Quel giorno, il 19 maggio 1519, si riunì il consiglio comunale di Canepina, con un solo argomento all’ordine del giorno: “Utilizzare le entrate della pescheria per l’annuale e tradizionale rappresentazione della Passione di Cristo”. La riformanza, così si chiamavano le delibere dell’epoca, fu approvata all’unanimità. La pescheria, nel tardo Medioevo e all’inizio del Rinascimento, era costituita da una sorta di parallelepipedo in pietra, con varie scanalature ai lati per far defluire l’acqua. In genere erano poste nei paraggi di una piazza e vicinissime a una fontana. L’ultima “pietra e besce” di Canepina si trovava a ridosso della fontanella di piazza Garibaldi, tuttora presente.
Titolari della pescheria, così come i forni, i molini, le macellerie a altre attività di “pubblica utilità” erano i comuni. Ogni due e tre anni venivano indetti dei bandi pubblici per l’assegnazione della loro gestione a privati, i quali s’impegnavano a versare nelle casse pubbliche una parte degli introiti. I pesci che veniva venduti erano prevalentemente se non esclusivamente d’acqua dolce. All’epoca, infatti, la pesca marina era poco sviluppata, ma soprattutto era complicatissimo trasportare il pesce dalle località di mare ai paesi dell’interno: il rischio che durante il tragitto marcisse era altissimo.

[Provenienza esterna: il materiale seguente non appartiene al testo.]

==> src/flat_wrapper.sv <==
// flat-port wrapper written by rule: the top's interface ports become plain ports
module alu_sequencer_flat 
#(
  parameter int unsigned SETTLE_CYCLES = 1
)
  (clk, rst_n, busy, ops_done, bus_req_valid, bus_req_op, bus_req_floating, bus_req_form, bus_req_precision, bus_req_a, bus_req_b, bus_req_c, bus_req_d, bus_req_tag, bus_req_ready, bus_alu_op, bus_alu_floating, bus_alu_form, bus_alu_precision, bus_alu_a, bus_alu_b, bus_alu_c, bus_alu_d, bus_alu_y1, bus_alu_y2, bus_rsp_valid, bus_rsp_result, bus_rsp_tag, bus_rsp_ready);
  alu_sequencer_if bus_i ();
  input  logic clk;
  input  logic rst_n;
  output logic busy;
  output logic [15:0] ops_done;
  input wire logic [$bits(bus_i.req_valid)-1:0] bus_req_valid;
  input wire logic [$bits(bus_i.req_op)-1:0] bus_req_op;
  input wire logic [$bits(bus_i.req_floating)-1:0] bus_req_floating;
  input wire logic [$bits(bus_i.req_form)-1:0] bus_req_form;
  input wire logic [$bits(bus_i.req_precision)-1:0] bus_req_precision;
  input wire logic [$bits(bus_i.req_a)-1:0] bus_req_a;
  input wire logic [$bits(bus_i.req_b)-1:0] bus_req_b;
  input wire logic [$bits(bus_i.req_c)-1:0] bus_req_c;
  input wire logic [$bits(bus_i.req_d)-1:0] bus_req_d;
  input wire logic [$bits(bus_i.req_tag)-1:0] bus_req_tag;
  output wire logic [$bits(bus_i.req_ready)-1:0] bus_req_ready;
  output wire logic [$bits(bus_i.alu_op)-1:0] bus_alu_op;
  output wire logic [$bits(bus_i.alu_floating)-1:0] bus_alu_floating;
  output wire logic [$bits(bus_i.alu_form)-1:0] bus_alu_form;
  output wire logic [$bits(bus_i.alu_precision)-1:0] bus_alu_precision;
  output wire logic [$bits(bus_i.alu_a)-1:0] bus_alu_a;
  output wire logic [$bits(bus_i.alu_b)-1:0] bus_alu_b;
  output wire logic [$bits(bus_i.alu_c)-1:0] bus_alu_c;
  output wire logic [$bits(bus_i.alu_d)-1:0] bus_alu_d;
  input wire logic [$bits(bus_i.alu_y1)-1:0] bus_alu_y1;
  input wire logic [$bits(bus_i.alu_y2)-1:0] bus_alu_y2;
  output wire logic [$bits(bus_i.rsp_valid)-1:0] bus_rsp_valid;
  output wire logic [$bits(bus_i.rsp_result)-1:0] bus_rsp_result;
  output wire logic [$bits(bus_i.rsp_tag)-1:0] bus_rsp_tag;
  input wire logic [$bits(bus_i.rsp_ready)-1:0] bus_rsp_ready;
  assign bus_i.req_valid = bus_req_valid;
  assign bus_i.req_op = bus_req_op;
  assign bus_i.req_floating = bus_req_floating;
  assign bus_i.req_form = bus_req_form;
  assign bus_i.req_precision = bus_req_precision;
  assign bus_i.req_a = bus_req_a;
  assign bus_i.req_b = bus_req_b;
  assign bus_i.req_c = bus_req_c;
  assign bus_i.req_d = bus_req_d;
  assign bus_i.req_tag = bus_req_tag;
  assign bus_req_ready = bus_i.req_ready;
  assign bus_alu_op = bus_i.alu_op;
  assign bus_alu_floating = bus_i.alu_floating;
  assign bus_alu_form = bus_i.alu_form;
  assign bus_alu_precision = bus_i.alu_precision;
  assign bus_alu_a = bus_i.alu_a;
  assign bus_alu_b = bus_i.alu_b;
  assign bus_alu_c = bus_i.alu_c;
  assign bus_alu_d = bus_i.alu_d;
  assign bus_i.alu_y1 = bus_alu_y1;
  assign bus_i.alu_y2 = bus_alu_y2;
  assign bus_rsp_valid = bus_i.rsp_valid;
  assign bus_rsp_result = bus_i.rsp_result;
  assign bus_rsp_tag = bus_i.rsp_tag;
  assign bus_i.rsp_ready = bus_rsp_ready;
  alu_sequencer #(.SETTLE_CYCLES(SETTLE_CYCLES)) u_core (.clk(clk), .rst_n(rst_n), .bus(bus_i), .busy(busy), .ops_done(ops_done));
endmodule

L’atto notarile non svela a quanto ammontasse l’introito annuale della “pietra e besce”, dice solo che da allora in poi verrà totalmente destinato alla rappresentazione della Passione di Cristo. Non è possibile, alla luce delle attuali conoscenze, dire fino a quando la rappresentazione durò. È però certo che si tratti di una delle più antiche della Tuscia. La Via Crucis di Bagnaia, divenuta una delle più celebri d’Italia e probabilmente del Mondo, fu istituita nel 1618 ad opera del medico ternano Michelangelo Carrocci, trapiantato nel borgo per motivi professionali. L’organizzazione era demandata alla Confraternita di San Carlo. Anche a Vetriolo, frazione di Bagnoregio, dove si svolge una delle più spettacolari Via Crucis, è recentissima: risale al 1982.

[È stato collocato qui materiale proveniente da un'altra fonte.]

**src/rtl/mem_access_unit.sv**
```systemverilog
// RV32I load/store access unit: address generation, alignment/funct3 checks,
// lane masking and replication, load extraction and a bounded wait for read data.
module mem_access_unit #(
  parameter int unsigned TIMEOUT_CYCLES = 16
) (
  input  logic        clk,
  input  logic        reset,
  input  logic        req_valid,
  output logic        req_ready,
  input  logic        req_store,
  input  logic [2:0]  req_funct3,
  input  logic [31:0] req_base,
  input  logic [31:0] req_offset,
  input  logic [31:0] req_store_data,
  output logic        resp_valid,
  output logic [31:0] resp_load_data,
  output logic [1:0]  resp_err,
  output logic [31:0] mem_addr,
  output logic [3:0]  mem_mask,
  output logic        mem_enable,
  output logic        mem_cmd,
  output logic [31:0] mem_write_data,
  input  logic [31:0] mem_load_data,
  input  logic        mem_valid
);

  localparam logic [1:0] S_IDLE   = 2'd0;
  localparam logic [1:0] S_ACCESS = 2'd1;
  localparam logic [1:0] S_RESP   = 2'd2;

  localparam logic MEM_CMD_READ  = 1'b0;
  localparam logic MEM_CMD_WRITE = 1'b1;

  localparam logic [1:0] ERR_OK      = 2'b00;
  localparam logic [1:0] ERR_MISALGN = 2'b01;
  localparam logic [1:0] ERR_ILLEGAL = 2'b10;
  localparam logic [1:0] ERR_TIMEOUT = 2'b11;

  localparam logic [7:0] LAST_WAIT = 8'(TIMEOUT_CYCLES - 1);

  logic [1:0]  state;
  logic [31:0] addr;
  logic [31:0] store_data;
  logic        store;
  logic [2:0]  funct3;
  logic [7:0]  count;

  logic [31:0] req_addr;
  logic        illegal_req;
  logic        misaligned_req;
  logic [3:0]  lane_mask;
  logic [31:0] lane_data;
  logic [31:0] shifted;
  logic [31:0] load_ext;

  // Checks are made on the raw request so an error response needs no extra cycle.
  always_comb begin
    req_addr    = req_base + req_offset;
    illegal_req = req_store ? (req_funct3[2] || (req_funct3[1:0] == 2'b11))
                            : ((req_funct3 == 3'b011) || (req_funct3[2:1] == 2'b11));
    misaligned_req = ((req_funct3[1:0] == 2'b01) && req_addr[0]) ||
                     ((req_funct3[1:0] == 2'b10) && (req_addr[1:0] != 2'b00));
  end

  always_comb begin
    lane_mask = 4'b1111;
    lane_data = store_data;
    case (funct3[1:0])
      2'b00: begin
        lane_mask = 4'b0001 << addr[1:0];
        lane_data = {4{store_data[7:0]}};
      end
      2'b01: begin
        lane_mask = 4'b0011 << addr[1:0];
        lane_data = {2{store_data[15:0]}};
      end
      default: ;
    endcase
  end

  always_comb begin
    shifted  = mem_load_data >> {addr[1:0], 3'b000};
    load_ext = shifted;
    case (funct3)
      3'b000:  load_ext = {{24{shifted[7]}}, shifted[7:0]};
      3'b100:  load_ext = {24'd0, shifted[7:0]};
      3'b001:  load_ext = {{16{shifted[15]}}, shifted[15:0]};
      3'b101:  load_ext = {16'd0, shifted[15:0]};
      default: load_ext = shifted;
    endcase
  end

  // The memory bus is only non-zero while an access is in flight.
  always_comb begin
    req_ready      = (state == S_IDLE);
    resp_valid     = (state == S_RESP);
    mem_enable     = (state == S_ACCESS);
    mem_addr       = mem_enable ? addr : 32'd0;
    mem_mask       = mem_enable ? lane_mask : 4'd0;
    mem_cmd        = (mem_enable && store) ? MEM_CMD_WRITE : MEM_CMD_READ;
    mem_write_data = mem_enable ? lane_data : 32'd0;
  end

  always_ff @(posedge clk or negedge reset) begin
    if (!reset) begin
      state          <= S_IDLE;
      addr           <= 32'd0;
      store_data     <= 32'd0;
      store          <= 1'b0;
      funct3         <= 3'd0;
      count          <= 8'd0;
      resp_load_data <= 32'd0;
      resp_err       <= ERR_OK;
    end else begin
      case (state)
        S_IDLE: begin
          if (req_valid) begin
            addr       <= req_addr;
            store      <= req_store;
            funct3     <= req_funct3;
            store_data <= req_store_data;
            count      <= 8'd0;
            if (illegal_req) begin
              state          <= S_RESP;
              resp_err       <= ERR_ILLEGAL;
              resp_load_data <= 32'd0;
            end else if (misaligned_req) begin
              state          <= S_RESP;
              resp_err       <= ERR_MISALGN;
              resp_load_data <= 32'd0;
            end else begin
              state <= S_ACCESS;
            end
          end
        end
        S_ACCESS: begin
          if (store) begin
            state          <= S_RESP;
            resp_err       <= ERR_OK;
            resp_load_data <= 32'd0;
          end else if (mem_valid) begin
            state          <= S_RESP;
            resp_err       <= ERR_OK;
            resp_load_data <= load_ext;
          end else if (count == LAST_WAIT) begin
            state          <= S_RESP;
            resp_err       <= ERR_TIMEOUT;
            resp_load_data <= 32'd0;
          end else begin
            count <= count + 8'd1;
          end
        end
        default: state <= S_IDLE;
      endcase
    end
  end

endmodule

```
**config.mk**
```make
export PLATFORM = sky130hd
export DESIGN_NAME = mem_access_unit
export DESIGN_NICKNAME = d
export VERILOG_FILES = /design/src/rtl/mem_access_unit.sv
export SDC_FILE = /design/constraint.sdc
export NUM_CORES = 1
export LEC_CHECK = 0
export CAP_MARGIN = 15
export CORE_MARGIN = 4
export CORE_UTILIZATION = 50
export DETAILED_ROUTE_END_ITERATION = 12
export GPL_TIMING_DRIVEN = 0
export HOLD_SLACK_MARGIN = 0.02
export PLACE_DENSITY = 0.86
export SYNTH_ARGS = -nofsm -noshare
export SYNTH_HDL_FRONTEND = slang
export SYNTH_SLANG_ARGS = --single-unit
```
**constraint.sdc**
```tcl
create_clock -name clk -period 5.1 [get_ports clk]
set_input_delay 1.02 -clock clk [delete_from_list [all_inputs] [get_ports clk]]
set_output_delay 1.02 -clock clk [all_outputs]
set_load 0.03 [all_outputs]
```
==> results.sh <==
export IMPL_worst_pin_slew_ns=1.15
export IMPL_crit_required_ns=4.08
export IMPL_fmax_mhz=239
export IMPL_fp_dieH_microns=128
export IMPL_fp_dieArea_sq_um=16500
export IMPL_cp_end_kind="output pin"
export IMPL_ys_seq_area_frac=0.387
export IMPL_multi_input_area_sq_um=4200
export IMPL_grt_total_usage=0.268
export IMPL_grt_pass1_vias=7227
export IMPL_post_cts_buffers=0
export IMPL_outcome="completed"
export IMPL_gp_congestion=0.907
export IMPL_r2r_slack_ns=2.62
export IMPL_core_area_sq_um=14000
export IMPL_vias=7499
export IMPL_grt_pass1_wl_microns=35800
export IMPL_sequentialPowerShare=0.351
export IMPL_antennaDiodeCount=0
export IMPL_ys_types=60
export IMPL_wirelength_microns=22800
export IMPL_die_w_microns=128
export IMPL_critPathKind="reg -> out"
export IMPL_clock_skew_ns=0.00865
export IMPL_power_density_nw_per_um2=361
export IMPL_rows=43
export IMPL_stdcell_count=1318
export IMPL_whs_ns=0.474
export IMPL_maxSlewViolCount=0
export IMPL_rsz0062_at_grt="no"
export IMPL_cp_cell_sequence="buf_2, buf_1, clkbuf_1, o21ai_0, a21oi_1, clkdlybuf4s50_1"
export IMPL_cts_inserted_buffers=9
export IMPL_synth_edf_count=0
export IMPL_pwr_share_clk=0.198
export IMPL_synthArstFlopShare=1.00
export IMPL_clk_pin_slew_worst_paths_ns=0.07
export IMPL_switching_share=0.398
export IMPL_final_common_cell="clkdlybuf4s50_1"
export IMPL_total_power_mw=3.68
export IMPL_clk_latency_ns=0.35
export IMPL_ys_ff_latch=112
export IMPL_synthToLayoutAreaGrowth_pct=41.0
export IMPL_arrival_ns=3.16
export IMPL_p_leak_nw=4.55
export IMPL_r2r_cells=9
export IMPL_clock_path_buffers=2
export IMPL_fin_nets=1303
export IMPL_vdd_drop_max_uv=195
export IMPL_drt_pass1_iterations=5
export IMPL_layout_common_cells="clkdlybuf4s50_1 (240), nand2_1 (226), dfrtp_1 (112), a21oi_1 (57), nor2_1 (56)"
export IMPL_dp_hpwl_microns=18000
export IMPL_hold_buffers=0
export IMPL_ios=242
export IMPL_cts_sinks=112
export IMPL_drive_above_1_share=0.0281
export IMPL_synth_cells=881
export IMPL_placed_cells=1303
export IMPL_fillers=1082
export IMPL_cts_tree="built"
export IMPL_cts_root_buffer="clkbuf_16"
export IMPL_final_antenna_net_count=0
export IMPL_final_util=0.727
export IMPL_holdPathStages=2
export IMPL_setup_tns_ns=0
export IMPL_place_area_sq_um=9900
export IMPL_avgViaCountPerCell=5.69
export IMPL_drtIter0Drc=505
export IMPL_numPortBuffers=241
export IMPL_fin_area_sq_um=10200
export IMPL_ys_flop_type="dfrtp_1"
export IMPL_synth_area_sq_um=7240
export IMPL_cts_max_level=3
export IMPL_finalSetupViolCount=0
export IMPL_switchingPower_mw=1.47
export IMPL_r2r_end="resp_load_data[23]$_DFFE_PN0P_"
export IMPL_period_share=0.820
export IMPL_regArea_sq_um=2800
export IMPL_internal_power_mw=2.22
export IMPL_cts_resized=0
export IMPL_wl_per_cell_microns=17.3
export IMPL_crit_buf_inv=4
export IMPL_holdCritPathClass="reg -> reg"
export IMPL_maxCapViolCount=0
export IMPL_antenna_found_initial=1
export IMPL_place_ws_ns=1.19
export IMPL_avgSynthCellArea_sq_um=8.22
export IMPL_path_depth=6
export IMPL_crit_fanout=10
export IMPL_r2r_start="addr[1]$_DFFE_PN0P_"
export IMPL_relSlewSlack=0.229
export IMPL_yosysWarnings=0
export IMPL_syn_num_nets=1050
export IMPL_initial_core_util=0.516
export IMPL_path_delay_family="buffers and inverters"
export IMPL_globalRouteOverflowTotal=0
export IMPL_worst_slack_ns=0.917
export IMPL_p_comb_frac=0.451
export IMPL_slowest_stage="clkdlybuf4s50_1"
export IMPL_min_period_ns=4.18
export IMPL_hold_viol_final=0
export IMPL_grt_max_degree=60
export IMPL_critPathLaunch="addr[0]$_DFFE_PN0P_"
export IMPL_endpoint="mem_mask[3]"
export IMPL_drc=0
export IMPL_cp_start_kind="register"
export IMPL_max_stage_delay_ns=0.72
## routing by layer
| metal | vias to the layer above | wire (microns) | track usage |
|---|---|---|---|
| li1 | 3533 | - | - |
| met1 | 3498 | 9050 | 0.336 |
| met2 | 409 | 11100 | 0.466 |
| met3 | 57 | 2060 | 0.0432 |
| met4 | 2 | 629 | 0.0999 |
| met5 | - | 8 | 0 |
## logic make-up after synthesis
family | after synthesis | synth area share
AO/OA/AOI/OAI | 224 | 0.200
XOR/XNOR | 35 | 0.0423
adder cells (fa/ha/maj) | 33 | 0.0581
buffers and inverters | 62 | 0.0332
flip-flops | 112 | 0.387
multiplexers | 35 | 0.0485
AND/OR/NAND/NOR | 380 | 0.231
## tightest hold or removal path, delay by kind of cell (launching register included)
kind             cells  cell delay, ns
AO/OA/AOI/OAI        1            0.06
flip-flops           1            0.33
AND/OR/NAND/NOR      1            0.05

I riti del Venerdì Santo in tutto il mondo cristiano, quindi anche a Canepina, affondano le loro origini nella pietà popolare verso il Cristo sofferente sviluppatasi fra il 1100 e il 1400. Una devozione mirata a evocare il pellegrinaggio lungo la Via dolorosa a Gerusalemme. Originariamente queste pratiche non avevano una regola fissata dall’autorità ecclesiastiche, ma erano lasciate alle tradizioni e alla pietà locale, in alcuni casi anche alla superstizione. A Canepina, ad esempio, fino a poche decine d’anni fa, si riteneva che l’eventuale sosta della statua della Madonna Addolorata davanti a una casa, magari dovuta semplicemente al cambio dei portatori o a qualunque altro motivo, costituisse un brutto presagio o addirittura il vaticinio di un lutto.

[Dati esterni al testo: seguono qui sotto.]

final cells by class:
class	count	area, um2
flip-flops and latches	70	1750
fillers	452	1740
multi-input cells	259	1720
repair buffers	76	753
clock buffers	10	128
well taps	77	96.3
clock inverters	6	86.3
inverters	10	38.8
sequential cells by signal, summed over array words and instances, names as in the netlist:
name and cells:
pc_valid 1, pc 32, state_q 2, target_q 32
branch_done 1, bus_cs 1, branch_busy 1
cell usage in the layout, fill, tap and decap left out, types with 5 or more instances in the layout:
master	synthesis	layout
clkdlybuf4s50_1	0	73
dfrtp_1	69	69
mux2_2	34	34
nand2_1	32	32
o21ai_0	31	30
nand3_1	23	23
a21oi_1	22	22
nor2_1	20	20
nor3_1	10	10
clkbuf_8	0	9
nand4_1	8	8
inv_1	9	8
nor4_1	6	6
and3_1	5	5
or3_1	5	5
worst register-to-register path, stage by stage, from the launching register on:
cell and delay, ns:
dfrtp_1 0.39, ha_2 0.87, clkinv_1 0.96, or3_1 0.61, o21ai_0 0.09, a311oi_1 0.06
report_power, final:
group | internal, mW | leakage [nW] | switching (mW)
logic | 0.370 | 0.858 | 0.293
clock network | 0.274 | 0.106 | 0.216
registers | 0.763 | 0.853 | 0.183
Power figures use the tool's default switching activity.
==> config.mk <==
export PLATFORM = sky130hd
export DESIGN_NAME = tp_period_store
export DESIGN_NICKNAME = d
export VERILOG_FILES = /design/src/rtl/tp_period_store_pkg.sv /design/src/rtl/tp_period_store_bcd2bin.sv /design/src/rtl/tp_period_store.sv
export SDC_FILE = /design/constraint.sdc
export NUM_CORES = 1
export LEC_CHECK = 0
export CORE_AREA = 2 2 88 124
export CTS_BUF_LIST = sky130_fd_sc_hd__clkbuf_8 sky130_fd_sc_hd__clkbuf_16
export DETAILED_ROUTE_END_ITERATION = 10
export DIE_AREA = 0 0 90 126
export HOLD_SLACK_MARGIN = 0.15
export PLACE_DENSITY = 0.74
export SYNTH_ARGS = -nofsm -noshare
export SYNTH_HDL_FRONTEND = slang
export SYNTH_HIERARCHICAL = 1
export SYNTH_SLANG_ARGS = --single-unit
==> constraint.sdc <==
create_clock -name clk -period 3.22 [get_ports clk]
set_input_delay 0.966 -clock clk [delete_from_list [all_inputs] [get_ports clk]]
set_output_delay 0.966 -clock clk [all_outputs]
set_load 0.1 [all_outputs]
==> src/rtl/tp_period_store_pkg.sv <==
// ---------------------------------------------------------------------------
// tp_period_store_pkg
// Shared definitions for the pulse-period store and its BCD->binary converter:
// digit/field widths, the power-on period, the converter state encoding, the
// digit-select one-hot decode used by the display mux, and the digit
// increment/decrement rule used by the edit datapath.
// ---------------------------------------------------------------------------
package tp_period_store_pkg;

  localparam int DIGIT_W    = 4;
  localparam int NUM_DIGITS = 4;
  localparam int BCD_W      = DIGIT_W * NUM_DIGITS;
  localparam int MS_W       = 14;  // 9999 < 2**14

  // Committed period after reset: d3..d0 = 0,1,0,0 -> 100 ms.
  localparam logic [BCD_W-1:0] DEFAULT_BCD = 16'h0100;

  // Converter state encoding.
  localparam logic [0:0] CONV_IDLE = 1'b0;
  localparam logic [0:0] CONV_RUN  = 1'b1;

  // One-hot digit select; selections 4..7 decode to no digit at all.
  function automatic logic [NUM_DIGITS-1:0] digit_onehot(input logic [2:0] sel);
    digit_onehot = '0;
    if (!sel[2]) digit_onehot[sel[1:0]] = 1'b1;
  endfunction

  // Single-digit edit: wraps 9->0 / 0->9 with no carry. A non-BCD digit
  // (A..F) is forced back to 0 whichever way it is edited.
  function automatic logic [DIGIT_W-1:0] digit_step(input logic [DIGIT_W-1:0] d,
                                                    input logic inc);
    if (d > 4'd9)  digit_step = 4'd0;
    else if (inc)  digit_step = (d == 4'd9) ? 4'd0 : d + 4'd1;
    else           digit_step = (d == 4'd0) ? 4'd9 : d - 4'd1;
  endfunction

  // Elaboration-time conversion, used only to derive the reset value of the
  // binary period from DEFAULT_BCD.
  function automatic logic [MS_W-1:0] bcd4_to_bin(input logic [BCD_W-1:0] bcd);
    logic [MS_W-1:0] acc;
    acc = '0;
    for (int i = NUM_DIGITS - 1; i >= 0; i--) begin
      acc = (acc * 14'd10) + {10'd0, bcd[i*DIGIT_W +: DIGIT_W]};
    end
    return acc;
  endfunction

  localparam logic [MS_W-1:0] DEFAULT_MS = bcd4_to_bin(DEFAULT_BCD);

endpackage

==> src/rtl/tp_period_store_bcd2bin.sv <==
// ---------------------------------------------------------------------------
// tp_bcd2bin
// Iterative 4-digit BCD -> binary converter, most significant digit first:
// acc = acc*10 + digit, with acc*10 formed as (acc<<3)+(acc<<1).
// A start pulse loads the operand (and restarts a conversion in progress);
// four iteration cycles follow, the last of which flags done while result
// carries the finished value for the parent to capture.
//
// Ports
//   clk      in   1   system clock
//   reset_n  in   1   asynchronous active-low reset
//   start    in   1   load bcd and begin (restart) a conversion
//   bcd      in  16   {d3,d2,d1,d0} operand, sampled with start
//   busy     out  1   conversion in progress
//   done     out  1   final iteration this cycle; result is valid now
//   result   out 14   converted value, meaningful while done is high
// ---------------------------------------------------------------------------
module tp_bcd2bin
  import tp_period_store_pkg::*;
(
  input  logic             clk,
  input  logic             reset_n,
  input  logic             start,
  input  logic [BCD_W-1:0] bcd,
  output logic             busy,
  output logic             done,
  output logic [MS_W-1:0]  result
);

  logic [0:0]       state;
  logic [1:0]       iter;
  logic [BCD_W-1:0] digits;   // operand, shifted left one digit per iteration
  logic [MS_W-1:0]  acc;
  logic [MS_W-1:0]  acc_next;

  assign acc_next = (acc << 3) + (acc << 1) + {10'd0, digits[BCD_W-1 -: DIGIT_W]};
  assign busy     = (state == CONV_RUN);
  // A restart in the final cycle supersedes the result being finished.
  assign done     = busy && (iter == 2'd3) && !start;
  assign result   = acc_next;

  // NOTE: sequential state is written only with non-blocking assignments so
  // every register samples pre-edge values regardless of statement order.
  always_ff @(posedge clk or negedge reset_n) begin
    if (!reset_n) begin
      state  <= CONV_IDLE;
      iter   <= '0;
      digits <= '0;
      acc    <= '0;
    end else if (start) begin
      state  <= CONV_RUN;
      iter   <= '0;
      digits <= bcd;
      acc    <= '0;
    end else if (busy) begin
      acc    <= acc_next;
      digits <= {digits[BCD_W-DIGIT_W-1:0], {DIGIT_W{1'b0}}};
      iter   <= iter + 2'd1;
      if (iter == 2'd3) state <= CONV_IDLE;
    end
  end

endmodule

Nel 1731 l’autorità ecclesiastica stabilì come si sarebbero dovute svolgere le processioni e le rievocazioni della Via Crucis: l’incontro di Gesù con la madre, il numero delle cadute, l’incontro con Veronica eccetera. Anche il numero delle “stazioni” e il loro contenuto furono precisati dall’autorità ecclesiastica, la quale, per evitare rotture traumatiche con le tradizioni locali, consentì anche elementi non presenti nei Vangeli.